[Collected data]
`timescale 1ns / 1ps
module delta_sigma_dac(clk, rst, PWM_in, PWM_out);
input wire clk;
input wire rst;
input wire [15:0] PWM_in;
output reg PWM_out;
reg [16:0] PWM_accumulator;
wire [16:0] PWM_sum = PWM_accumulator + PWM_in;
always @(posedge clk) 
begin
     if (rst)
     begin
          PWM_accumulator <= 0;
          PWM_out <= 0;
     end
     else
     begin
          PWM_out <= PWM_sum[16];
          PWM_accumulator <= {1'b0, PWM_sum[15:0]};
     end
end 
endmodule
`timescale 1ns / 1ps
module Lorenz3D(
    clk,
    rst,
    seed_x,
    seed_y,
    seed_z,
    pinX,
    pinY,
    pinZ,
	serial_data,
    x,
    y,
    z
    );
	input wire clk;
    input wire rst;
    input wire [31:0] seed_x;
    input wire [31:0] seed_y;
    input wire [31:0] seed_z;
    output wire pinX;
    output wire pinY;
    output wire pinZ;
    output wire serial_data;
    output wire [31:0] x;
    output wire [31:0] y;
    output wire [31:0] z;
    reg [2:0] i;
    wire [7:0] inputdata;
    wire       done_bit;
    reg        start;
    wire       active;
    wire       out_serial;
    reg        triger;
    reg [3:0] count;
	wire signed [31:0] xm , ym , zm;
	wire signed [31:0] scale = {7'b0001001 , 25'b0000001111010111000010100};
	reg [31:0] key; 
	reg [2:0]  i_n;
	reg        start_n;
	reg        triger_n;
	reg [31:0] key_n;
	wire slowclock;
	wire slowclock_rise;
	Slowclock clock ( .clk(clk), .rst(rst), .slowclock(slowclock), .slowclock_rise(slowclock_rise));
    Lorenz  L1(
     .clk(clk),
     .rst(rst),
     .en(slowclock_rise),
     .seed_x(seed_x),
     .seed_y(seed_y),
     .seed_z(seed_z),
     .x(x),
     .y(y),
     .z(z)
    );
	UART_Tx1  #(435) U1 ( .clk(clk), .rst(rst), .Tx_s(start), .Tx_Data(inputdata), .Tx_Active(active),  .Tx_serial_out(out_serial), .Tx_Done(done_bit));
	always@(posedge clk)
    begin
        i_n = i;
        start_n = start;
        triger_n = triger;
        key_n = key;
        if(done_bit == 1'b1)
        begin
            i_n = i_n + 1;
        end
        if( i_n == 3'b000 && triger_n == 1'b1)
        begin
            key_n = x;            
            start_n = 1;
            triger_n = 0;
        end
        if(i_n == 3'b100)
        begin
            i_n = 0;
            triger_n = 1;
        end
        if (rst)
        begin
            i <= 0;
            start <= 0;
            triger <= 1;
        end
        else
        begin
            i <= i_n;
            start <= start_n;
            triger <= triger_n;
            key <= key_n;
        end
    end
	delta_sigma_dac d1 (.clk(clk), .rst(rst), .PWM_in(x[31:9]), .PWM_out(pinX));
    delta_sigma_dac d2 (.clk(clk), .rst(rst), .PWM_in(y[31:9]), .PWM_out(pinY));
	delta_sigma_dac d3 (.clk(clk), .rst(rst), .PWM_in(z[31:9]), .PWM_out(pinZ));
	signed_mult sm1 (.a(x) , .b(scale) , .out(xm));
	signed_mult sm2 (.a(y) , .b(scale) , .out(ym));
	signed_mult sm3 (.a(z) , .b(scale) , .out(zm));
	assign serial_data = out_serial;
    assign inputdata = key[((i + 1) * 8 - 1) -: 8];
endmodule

* Exercise brief
Print each record word for word.

* Reply
`timescale 1ns / 1ps
module delta_sigma_dac(clk, rst, PWM_in, PWM_out);
input wire clk;
input wire rst;
input wire [15:0] PWM_in;
output reg PWM_out;
reg [16:0] PWM_accumulator;
wire [16:0] PWM_sum = PWM_accumulator + PWM_in;
always @(posedge clk) 
begin
     if (rst)
     begin
          PWM_accumulator <= 0;
          PWM_out <= 0;
     end
     else
     begin
          PWM_out <= PWM_sum[16];
          PWM_accumulator <= {1'b0, PWM_sum[15:0]};
     end
end 
endmodule
`timescale 1ns / 1ps
module Lorenz3D(
    clk,
    rst,
    seed_x,
    seed_y,
    seed_z,
    pinX,
    pinY,
    pinZ,
	serial_data,
    x,
    y,
    z
    );
	input wire clk;
    input wire rst;
    input wire [31:0] seed_x;
    input wire [31:0] seed_y;
    input wire [31:0] seed_z;
    output wire pinX;
    output wire pinY;
    output wire pinZ;
    output wire serial_data;
    output wire [31:0] x;
    output wire [31:0] y;
    output wire [31:0] z;
    reg [2:0] i;
    wire [7:0] inputdata;
    wire       done_bit;
    reg        start;
    wire       active;
    wire       out_serial;
    reg        triger;
    reg [3:0] count;
	wire signed [31:0] xm , ym , zm;
	wire signed [31:0] scale = {7'b0001001 , 25'b0000001111010111000010100};
	reg [31:0] key; 
	reg [2:0]  i_n;
	reg        start_n;
	reg        triger_n;
	reg [31:0] key_n;
	wire slowclock;
	wire slowclock_rise;
	Slowclock clock ( .clk(clk), .rst(rst), .slowclock(slowclock), .slowclock_rise(slowclock_rise));
    Lorenz  L1(
     .clk(clk),
     .rst(rst),
     .en(slowclock_rise),
     .seed_x(seed_x),
     .seed_y(seed_y),
     .seed_z(seed_z),
     .x(x),
     .y(y),
     .z(z)
    );
	UART_Tx1  #(435) U1 ( .clk(clk), .rst(rst), .Tx_s(start), .Tx_Data(inputdata), .Tx_Active(active),  .Tx_serial_out(out_serial), .Tx_Done(done_bit));
	always@(posedge clk)
    begin
        i_n = i;
        start_n = start;
        triger_n = triger;
        key_n = key;
        if(done_bit == 1'b1)
        begin
            i_n = i_n + 1;
        end
        if( i_n == 3'b000 && triger_n == 1'b1)
        begin
            key_n = x;            
            start_n = 1;
            triger_n = 0;
        end
        if(i_n == 3'b100)
        begin
            i_n = 0;
            triger_n = 1;
        end
        if (rst)
        begin
            i <= 0;
            start <= 0;
            triger <= 1;
        end
        else
        begin
            i <= i_n;
            start <= start_n;
            triger <= triger_n;
            key <= key_n;
        end
    end
	delta_sigma_dac d1 (.clk(clk), .rst(rst), .PWM_in(x[31:9]), .PWM_out(pinX));
    delta_sigma_dac d2 (.clk(clk), .rst(rst), .PWM_in(y[31:9]), .PWM_out(pinY));
	delta_sigma_dac d3 (.clk(clk), .rst(rst), .PWM_in(z[31:9]), .PWM_out(pinZ));
	signed_mult sm1 (.a(x) , .b(scale) , .out(xm));
	signed_mult sm2 (.a(y) , .b(scale) , .out(ym));
	signed_mult sm3 (.a(z) , .b(scale) , .out(zm));
	assign serial_data = out_serial;
    assign inputdata = key[((i + 1) * 8 - 1) -: 8];
endmodule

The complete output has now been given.